YOU'RE standing in a shopping mall. A woman across the way is walking along, sending a text message on her cellphone. Totally engrossed, she trips over a low wall and – kerplash! – she falls into the ornamental fountain.

Do you laugh? You bet you do. Is she hurt? Not at all, just sopping wet. Do you tell your mates about it over beers later that evening? You bet. You all have a good laugh.

But where a security guard in the Berkshire Mall shopping centre in Massachusetts went wrong is that he had access to the CCTV footage. He found the incident so hilarious he put a video on YouTube, Facebook and Twitter, to share it with the whole world. It's proved hugely popular.

Now the shopping centre is being sued by the victim, Cathy Cruz Marrero, for making her a national laughing stock. The security guard (unnamed) has been fired.

Until Miss Marrero took legal action, nobody knew who she was. So has she not made herself a national laughing stock?

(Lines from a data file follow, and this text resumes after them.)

## config.mk

```make
export PLATFORM = sky130hd
export DESIGN_NAME = lane_alu_stage
export DESIGN_NICKNAME = d
export VERILOG_FILES = /design/src/rtl/lane_cfg_pkg.sv /design/src/rtl/lane_isa_pkg.sv /design/src/rtl/lane_alu_stage.sv
export SDC_FILE = /design/constraint.sdc
export NUM_CORES = 1
export LEC_CHECK = 0
export BUFFER_PORTS_ARGS = -buffer_cell sky130_fd_sc_hd__buf_2
export CORE_UTILIZATION = 35
export CTS_CLUSTER_DIAMETER = 40
export DETAILED_ROUTE_END_ITERATION = 10
export GPL_TIMING_DRIVEN = 0
export HOLD_SLACK_MARGIN = 0.06
export MAX_ROUTING_LAYER = met4
export PLACE_DENSITY = 0.56
export SYNTH_ARGS = -nofsm -noshare
export SYNTH_HDL_FRONTEND = slang
export SYNTH_SLANG_ARGS = --single-unit
```

## constraint.sdc

```tcl
create_clock -name clk_i -period 4.4 [get_ports clk_i]
set_input_delay 0.22 -clock clk_i [delete_from_list [all_inputs] [get_ports clk_i]]
set_output_delay 0.22 -clock clk_i [all_outputs]
set_load 0.02 [all_outputs]
```
File: config.mk
export PLATFORM = sky130hd
export DESIGN_NAME = lane_operand_stage
export DESIGN_NICKNAME = d
export VERILOG_FILES = /design/src/rtl/lane_cfg_pkg.sv /design/src/rtl/lane_isa_pkg.sv /design/src/rtl/lane_operand_stage.sv
export SDC_FILE = /design/constraint.sdc
export NUM_CORES = 1
export LEC_CHECK = 0
export BUFFER_PORTS_ARGS = -buffer_cell sky130_fd_sc_hd__buf_2
export CORE_ASPECT_RATIO = 0.9
export CORE_MARGIN = 2
export CORE_UTILIZATION = 42
export CTS_CLUSTER_SIZE = 8
export DETAILED_ROUTE_END_ITERATION = 16
export GPL_ROUTABILITY_DRIVEN = 0
export GPL_TIMING_DRIVEN = 1
export HOLD_SLACK_MARGIN = 0.06
export PLACE_DENSITY = 0.79
export SYNTH_ARGS = -nofsm -noshare
export SYNTH_HDL_FRONTEND = slang
export SYNTH_SLANG_ARGS = --single-unit
File: constraint.sdc
create_clock -name clk_i -period 1.7 [get_ports clk_i]
set_clock_uncertainty 0.2 [all_clocks]
set_input_delay 0.085 -clock clk_i [delete_from_list [all_inputs] [get_ports clk_i]]
set_output_delay 0.085 -clock clk_i [all_outputs]
set_load 0.05 [all_outputs]
File: src/rtl/lane_cfg_pkg.sv
package lane_cfg_pkg;

   // Storage geometry
   localparam int DATA_W    = 32;
   localparam int NUM_BYTES = 4;
   localparam int VRF_DEPTH = 64;
   localparam int REG_AW    = 6;
   localparam int WB_AW     = 8;

   // Region field sits in address bits 7..6
   localparam logic [1:0] REGION_VRF   = 2'd0;
   localparam logic [1:0] REGION_MASK  = 2'd1;
   localparam logic [1:0] REGION_ISSUE = 2'd2;

   //////////////////////////////////////////////////
   // Wishbone classic and host write request
   //////////////////////////////////////////////////
   typedef struct packed {
      logic              cyc;
      logic              stb;
      logic              we;
      logic [WB_AW-1:0]  adr;
      logic [DATA_W-1:0] dat;
   } wb_req_t;

   typedef struct packed {
      logic              ack;
      logic [DATA_W-1:0] dat;
   } wb_rsp_t;

   typedef struct packed {
      logic              valid;
      logic              is_mask;
      logic [REG_AW-1:0] idx;
      logic [DATA_W-1:0] data;
   } host_wr_t;

endpackage

File: src/rtl/lane_isa_pkg.sv
package lane_isa_pkg;

   typedef enum logic [2:0] {
      ALU_ADD = 3'd0,
      ALU_SUB = 3'd1,
      ALU_AND = 3'd2,
      ALU_OR  = 3'd3,
      ALU_XOR = 3'd4
   } alu_op_e;

   // Code 3 behaves as a word
   typedef enum logic [1:0] {
      SEW_BYTE = 2'd0,
      SEW_HALF = 2'd1,
      SEW_WORD = 2'd2
   } sew_e;

   localparam int CMD_W = 28;

   // Command word, first field is the top of the word
   typedef struct packed {
      logic [lane_cfg_pkg::REG_AW-1:0] vs2;
      logic [lane_cfg_pkg::REG_AW-1:0] vs1;
      logic [lane_cfg_pkg::REG_AW-1:0] vd;
      logic [1:0]                      vs2_idx;
      logic [1:0]                      vs1_idx;
      logic                            masked;
      sew_e                            sew;
      alu_op_e                         opcode;
   } lane_cmd_t;

   //////////////////////////////////////////////////
   // Stage payloads
   //////////////////////////////////////////////////
   typedef struct packed {
      logic                            valid;
      alu_op_e                         opcode;
      sew_e                            sew;
      logic                            masked;
      logic [lane_cfg_pkg::REG_AW-1:0] vd;
      logic [lane_cfg_pkg::DATA_W-1:0] op_a;
      logic [lane_cfg_pkg::DATA_W-1:0] op_b;
   } op_stage_t;

   typedef struct packed {
      logic                            valid;
      sew_e                            sew;
      logic                            masked;
      logic [lane_cfg_pkg::REG_AW-1:0] vd;
      logic [lane_cfg_pkg::DATA_W-1:0] result;
   } wb_stage_t;

endpackage

File: src/rtl/lane_operand_stage.sv
`timescale 1ns/1ps

module lane_operand_stage (
   input  logic                               clk_i,
   input  logic                               rst_i,
   input  lane_isa_pkg::lane_cmd_t            issue_i,
   input  logic                               issue_vld_i,
   output logic [lane_cfg_pkg::REG_AW-1:0]    vs1_addr_o,
   output logic [lane_cfg_pkg::REG_AW-1:0]    vs2_addr_o,
   input  logic [lane_cfg_pkg::DATA_W-1:0]    vs1_word_i,
   input  logic [lane_cfg_pkg::DATA_W-1:0]    vs2_word_i,
   output lane_isa_pkg::op_stage_t            op_o
);

   import lane_cfg_pkg::*;
   import lane_isa_pkg::*;

   op_stage_t op_d;
   op_stage_t op_q;

   // Pick one element out of a word and zero-extend it
   function automatic logic [DATA_W-1:0] extract(logic [DATA_W-1:0] word, sew_e sew,
                                                 logic [1:0] idx);
      case (sew)
         SEW_BYTE: return {{(DATA_W-8){1'b0}}, word[idx*8 +: 8]};
         SEW_HALF: return {{(DATA_W-16){1'b0}}, word[idx[0]*16 +: 16]};
         default:  return word;
      endcase
   endfunction

   assign vs1_addr_o = issue_i.vs1;
   assign vs2_addr_o = issue_i.vs2;

   always_comb begin
      op_d.valid  = issue_vld_i;
      op_d.opcode = issue_i.opcode;
      op_d.sew    = issue_i.sew;
      op_d.masked = issue_i.masked;
      op_d.vd     = issue_i.vd;
      op_d.op_a   = extract(vs1_word_i, issue_i.sew, issue_i.vs1_idx);
      op_d.op_b   = extract(vs2_word_i, issue_i.sew, issue_i.vs2_idx);
   end

   // Operand register
   always_ff @(posedge clk_i) begin
      op_q <= op_d;
      if (!rst_i) begin
         op_q.valid <= 1'b0;
      end
   end

   assign op_o = op_q;

endmodule

==> impl_metrics.json, run 1 <==
{
  "status": "did not finish",
  "haltStage": "clock tree synthesis (4_1_cts)",
  "tool.error": "[ERROR RSZ-0060] Max buffer count reached.",
  "hpwl_um": 5980,
  "yosysWarningCount": 0,
  "die_height_um": 83.1,
  "synth.cell_area_sq_um": 2920,
  "root_buffer": "clkbuf_8",
  "syn_nets": 343,
  "port_buffers": 159,
  "clockBufferDepth": 2,
  "htreeDepth": 3,
  "yosysUniqueCellTypes": 22,
  "die_width_um": 91.9,
  "synth_edf_count": 0,
  "synth_ff_type": "dfxtp_1",
  "synth_top_area_share_pct": 52.7,
  "synth_common_cells": "dfxtp_1, a22o_1, and2_1",
  "yosysMostFrequentCell": "dfxtp_1",
  "ctsResizeCount": 0,
  "start_util_pct": 43.9,
  "yosysTopAreaCell": "dfxtp_1",
  "synth.yosys.seq_area_share_pct": 52.7,
  "clock-sinks": 77,
  "syn_inst": 248,
  "async_reset_ff_share_pct": 0,
  "ys_ff_latch": 77,
  "avgSynthCellArea_sq_um": 11.8,
  "hold_buffers": 101,
  "row_count": 28,
  "cts_made_buffers": 9,
  "io_pins": 184,
  "post_cts_buffers": 0,
  "yosys-top-cells-area": "dfxtp_1, a22o_1, mux4_2, and2_1, mux4_1"
}
-- cell families after synthesis --
group | after synthesis | synth area share [%]
buf+inv | 42 | 8.05
compound gates | 62 | 16.9
flops | 77 | 52.7
simple gates | 51 | 9.37
mux | 16 | 13.0
-- through the flow --
stage	cell area [sq um]	instances	setup slack, ns
global placement	3680	472	0.259
floorplan	2920	248	0.451
detailed placement	3680	472	0.222
==> inputs of run 2 (changes only) <==
Settings changed: CORE_ASPECT_RATIO 0.9 to default, CORE_UTILIZATION 42 to 30, CTS_CLUSTER_SIZE 8 to default, HOLD_SLACK_MARGIN 0.06 to default, PLACE_DENSITY 0.79 to default, PLACE_DENSITY_LB_ADDON from default to 0.15.
==> run 2 against run 1 <==
- the run now ends clean
- area after synthesis stayed put
- synthesized cell count stayed put
==> impl_metrics.json, run 2 <==
{
  "firstDrtPassIters": 4,
  "hold_viol_final": 0,
  "total_leakage_power_nw": 2.34,
  "cts_tree": "yes",
  "track_usage_pct": 16.9,
  "vias": 2892,
  "die_width_um": 103,
  "async_reset_ff_share_pct": 0,
  "htreeDepth": 3,
  "clockBufferDepth": 2,
  "cp-start-kind": "primary input",
  "worstMarginPinSlew_ns": 0.518,
  "via_per_inst": 4.57,
  "dieArea_sq_um": 10500,
  "grt_pass1_vias": 2668,
  "yosysUniqueCellTypes": 22,
  "clk_pin_slew_ns": 0.08,
  "min_path_type": "primary input to register",
  "yosys-top-cells-area": "dfxtp_1, a22o_1, mux4_2, and2_1, mux4_1",
  "syn_nets": 343,
  "synth.yosys.seq_area_share_pct": 52.7,
  "post_cts_buffers": 0,
  "drt_wl_total_um": 9400,
  "synth_top_area_share_pct": 52.7,
  "ys_ff_latch": 77,
  "diodes": 0,
  "die_height_um": 103,
  "tns_ns": 0,
  "drt-initial-drc-count": 107,
  "cts_made_buffers": 9,
  "grt_max_degree": 20,
  "final-setup-viol-count": 0,
  "regArea_sq_um": 1540,
  "drive_above_1_share_pct": 39.4,
  "rsz0062_at_grt": "false",
  "yosysWarningCount": 0,
  "fin_crit_sh_pct": 97.8,
  "avgSynthCellArea_sq_um": 11.8,
  "irDropWorstVdd_mv": 0.435,
  "status": "finished clean",
  "synth.cell_area_sq_um": 2920,
  "largest_reg_flops": 77,
  "most-common-layout-cells": "buf_2, dlygate4sd3_1, dfxtp_1",
  "io_pins": 184,
  "arrival_ns": 1.70,
  "layout_min_cycle_time_ns": 1.66,
  "grt_pass1_wl_um": 13300,
  "synth_ff_type": "dfxtp_1",
  "wl_per_cell_um": 14.8,
  "syn_inst": 248,
  "crit_required_ns": 1.74,
  "drv_slew": 0,
  "max_freq_ghz": 0.602,
  "maxCapViolCount": 0,
  "core_area_sq_um": 9590,
  "yosysMostFrequentCell": "dfxtp_1",
  "start_util_pct": 30.5,
  "port_buffers": 159,
  "synth_edf_count": 0,
  "drc_errors": 0,
  "endpoint_kind": "register",
  "clock-sinks": 77,
  "nNetsFinal": 590,
  "path_max_fanout": 3,
  "fin_util_pct": 51.7,
  "antenna_found_initial": 0,
  "row_count": 36,
  "area_growth_pct": 69.9,
  "fillers": 903,
  "gr-total-overflow": 0,
  "yosysTopAreaCell": "dfxtp_1",
  "synth_common_cells": "dfxtp_1, a22o_1, and2_1",
  "root_buffer": "clkbuf_8",
  "ant_nets": 0,
  "final_common_cell": "buf_2",
  "relSlewSlack_pct": 65.4,
  "critPathKind": "primary input to register",
  "hpwl_um": 6330,
  "power_density_nw_per_um2": 947,
  "multi_input_area_sq_um": 1150
}
## run 2: through the flow
stage / worst slack (ns) / std cells / total power, W / hold slack, ns / instance area [sq um]
3_5_place_dp: 0.223 / 516 / 0.00304 / -0.0294 / 3740
5_1_grt: 0.0187 / 633 / 0.00493 / 0.0199 / 4960
3_3_place_gp: 0.228 / 516 / 0.00303 / -0.0294 / 3740
4_1_cts: 0.0586 / 633 / 0.00475 / 0.00236 / 4960
2_1_floorplan: 0.451 / 248 / 0.00281 / -0.0873 / 2920
6_report: 0.0378 / 633 / 0.00470 / 0.00516 / 4960
## run 2: cells by family after synthesis
group | count (synthesis) | synth area share [%]
muxes | 16 | 13.0
buffers and inverters | 42 | 8.05
DFF | 77 | 52.7
AOI/OAI and AO/OA | 62 | 16.9
and+or+nand+nor | 51 | 9.37
## run 2: cell type report
cell class	count	area share, %
timing repair buffer	267	37.4
tap	133	3.35
clock inverter	6	1.41
multi-input combinational	129	23.1
clock buffer	10	2.77
inverter	11	0.832
sequential	77	31.0
## run 2: repair_timing
item,CTS,global route
gates resized for setup,0,1
hold buffers,101,0
endpoints found under the hold margin,89,0
endpoints found under the setup margin,0,3
## run 2: final timing paths
check | from | slack, ns | cells past startpoint | end
setup / recovery | vs1_word_i[10] | 0.04 | 5 | op_o[42]
hold / removal | issue_i[6] | 0.005 | 2 | op_o[36]
## run 2: where the power goes
part	leakage [nW]	switching [W]	internal [W]	total, W
registers	0.646	0.0000291	0.00193	0.00196
clock network	0.0951	0.000733	0.000726	0.00146
logic	1.59	0.000804	0.000480	0.00128
total	2.34	0.00157	0.00314	0.00470
## run 2: routing by layer
layer	track usage, %	routed length, um	part of all wire (%)	vias up
met5	0	0	0	-
met4	6.77	111	1.2	0
met3	3.32	662	7.0	9
met2	27.4	4470	48	144
met1	22.2	4160	44	1358
li1	-	-	-	1381
## run 2: worst max-delay path, cell delays in order
cell           delay (ns)
dlygate4sd3_1        0.54
buf_2                0.14
a22o_1               0.22
a22o_1               0.17
dlygate4sd3_1        0.54
Note: power is estimated with default switching activity, not from simulation.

Humour is a serious business.

 

Banshees, dervishes

 

THE LAST ball of the India cricket tour has been bowled, but has the last dervish whirled? Last week a reader complained about the way the Supersport camera has taken to zooming in on spectators, encouraging them to pull faces and howl like banshees.

 

Others agree. "Cricket coverage has become ridiculous," says Peter Bartlett. "More time is being spent on the crowds than on the cricket and on close ups of the players, so that you can count the blackheads on the bowler's nose, rather than appreciate the broad canvas of a cricket match in which field settings and interactions between players are missed.

 

"To compound the problem, the camera switching between bowler and batsman at the point of delivery completely messes up the action as you are unable to see the batsman's preparation and cannot focus on the actual shot-making."

 

Ian Gibson, poet laureate of Hillcrest, is so exercised he writes in prose: "You are spot-on about the Supersport camera work. Remember the horrible banshee shots during the IPL Twenty20s in India last year? It's now copied by Supersport. With advertising breaks and now banshee shots, quiet reflection on the state of play is brutally interrupted."

 

Raymond Silson says over-use of the zoom in filming a shot spoils the effect.

 

"For example, a bowler delivers and the batsman hits a six. A frequent problem is the overzealous use of the zoom button to have the batsman virtually fill the screen when he hits the ball, with the correspondingly negative result that an excessively fast zooming-out or excessively fast pan-to-the-left or pan-to-the-right is necessary, to try to recapture the ball as it travels. But even if this recapturing is achieved, it's not seen subjectively by the viewer because his reaction time has been exceeded by far.

 

"A sufficiently panoramic view should be maintained to enable the TV viewer to see all relative players at the same time."

 

Ron Coppin says the "screaming, waving dervish idiots" are highly irritating.

 

"The TV authorities should give consideration to the thousands of home viewers, not the handful of families hoping to glimpse their kin on the screen."

 

Does anyone have a different view?

 

What about whisky?

 

MURDER and horror on the Aussie beaches … some friends have just returned from a visit Down Under, bringing with them a newspaper with the front page headline: "It's blue murder."

 

The report is about an invasion of bluebottles at Manly beach, Sydney, where 2 000 bathers required first aid treatment. That is a pretty serious bluebottle invasion, but it's also about the most alarming piece of news in that issue of The Manly Daily, a suburban newspaper.

 

An expert is quoted saying the best treatment for bluebottle stings is immersion in hot water – 45 degrees - for 20 minutes, or alternatively ice.

 

Huh? I can understand that in Oz they perhaps don't have those dune shrubs with the fleshy triangular leaves, whose juice neutralises bluebottle stings. But haven't they heard of whisky?

 

Whisky is the great antidote to bluebottle stings. Also to sunburn and various other shoreline maladies.

 

As I say, officer, this is purely medicinal.

 

Tailpiece

"I'LL HAVE steak and kidley pie, please."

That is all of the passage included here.